Exercise directions
A single number is all that's needed: how many lines in the data contain the string "ITPat".

Data to examine
<file path="src/rtl/cond_exec_unit.sv">
// Execute-stage condition unit: ARM condition evaluation against the committed NZCV
// register, enable gating, and an IT predication block tracked by a two-state FSM.
module cond_exec_unit #(
    parameter int  IT_MAX = 4,
    localparam int CNT_W  = $clog2(IT_MAX + 1)
) (
    input  logic              clk,
    input  logic              reset,
    input  logic              StallE,
    input  logic              FlushE,
    input  logic [3:0]        Cond,
    input  logic [3:0]        ALUFlags,
    input  logic [1:0]        FlagW,
    input  logic              PCS,
    input  logic              RegW,
    input  logic              MemW,
    input  logic              Branch,
    input  logic              ITStart,
    input  logic [3:0]        ITCond,
    input  logic [CNT_W-1:0]  ITLen,
    input  logic [IT_MAX-1:0] ITPat,
    output logic              PCSrc,
    output logic              RegWrite,
    output logic              MemWrite,
    output logic              BranchTakenE,
    output logic [3:0]        FlagsQ,
    output logic              ITActive,
    output logic [CNT_W-1:0]  ITRemain,
    output logic              ITErr
);

    typedef enum logic {IDLE, ACTIVE} it_state_e;

    it_state_e          state_q, state_d;
    logic [3:0]         flags_q, flags_d;
    logic [CNT_W-1:0]   remain_q, remain_d;
    logic [CNT_W-1:0]   len_q, len_d;
    logic [3:0]         it_cond_q, it_cond_d;
    logic [IT_MAX-1:0]  pat_q, pat_d;
    logic               err_q, err_d;

    logic               valid;
    logic               cond_ex;
    logic               len_ok;
    logic [3:0]         eff_cond;
    logic [CNT_W-1:0]   slot;
    logic [IT_MAX-1:0]  pat_shift;

    function automatic logic cond_eval(input logic [3:0] c, input logic [3:0] f);
        logic n, z, cf, v;
        {n, z, cf, v} = f;
        case (c)
            4'b0000: cond_eval = z;
            4'b0001: cond_eval = ~z;
            4'b0010: cond_eval = cf;
            4'b0011: cond_eval = ~cf;
            4'b0100: cond_eval = n;
            4'b0101: cond_eval = ~n;
            4'b0110: cond_eval = v;
            4'b0111: cond_eval = ~v;
            4'b1000: cond_eval = cf & ~z;
            4'b1001: cond_eval = ~cf | z;
            4'b1010: cond_eval = (n == v);
            4'b1011: cond_eval = (n != v);
            4'b1100: cond_eval = ~z & (n == v);
            4'b1101: cond_eval = z | (n != v);
            4'b1110: cond_eval = 1'b1;
            default: cond_eval = 1'b0;
        endcase
    endfunction

    assign valid  = ~reset & ~StallE & ~FlushE;
    assign len_ok = (ITLen != '0) && (ITLen <= CNT_W'(IT_MAX));

    // Slot index counts up from 0 as remain counts down from len.
    assign slot      = len_q - remain_q;
    assign pat_shift = pat_q >> slot;

    always_comb begin
        eff_cond = Cond;
        if (state_q == ACTIVE)
            eff_cond = pat_shift[0] ? it_cond_q : {it_cond_q[3:1], ~it_cond_q[0]};
    end

    assign cond_ex      = cond_eval(eff_cond, flags_q);
    assign PCSrc        = PCS    & cond_ex & valid;
    assign RegWrite     = RegW   & cond_ex & valid;
    assign MemWrite     = MemW   & cond_ex & valid;
    assign BranchTakenE = Branch & cond_ex & valid;

    always_comb begin
        state_d   = state_q;
        flags_d   = flags_q;
        remain_d  = remain_q;
        len_d     = len_q;
        it_cond_d = it_cond_q;
        pat_d     = pat_q;
        err_d     = 1'b0;

        if (valid && cond_ex) begin
            if (FlagW[1]) flags_d[3:2] = ALUFlags[3:2];
            if (FlagW[0]) flags_d[1:0] = ALUFlags[1:0];
        end

        case (state_q)
            IDLE: begin
                if (valid && ITStart) begin
                    if (!len_ok) begin
                        err_d = 1'b1;
                    end else if (cond_ex) begin
                        state_d   = ACTIVE;
                        remain_d  = ITLen;
                        len_d     = ITLen;
                        it_cond_d = ITCond;
                        pat_d     = ITPat;
                    end
                end
            end
            ACTIVE: begin
                if (valid) begin
                    // A nested IT is flagged but still burns its slot.
                    err_d    = ITStart;
                    remain_d = remain_q - CNT_W'(1);
                    if (remain_q == CNT_W'(1) || PCSrc || BranchTakenE) begin
                        state_d  = IDLE;
                        remain_d = '0;
                    end
                end
            end
            default: state_d = IDLE;
        endcase
    end

    always_ff @(posedge clk) begin
        if (reset) begin
            state_q   <= IDLE;
            flags_q   <= '0;
            remain_q  <= '0;
            len_q     <= '0;
            it_cond_q <= '0;
            pat_q     <= '0;
            err_q     <= 1'b0;
        end else begin
            state_q   <= state_d;
            flags_q   <= flags_d;
            remain_q  <= remain_d;
            len_q     <= len_d;
            it_cond_q <= it_cond_d;
            pat_q     <= pat_d;
            err_q     <= err_d;
        end
    end

    assign FlagsQ   = flags_q;
    assign ITActive = (state_q == ACTIVE);
    assign ITRemain = remain_q;
    assign ITErr    = err_q;

endmodule

</file>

Task solution
2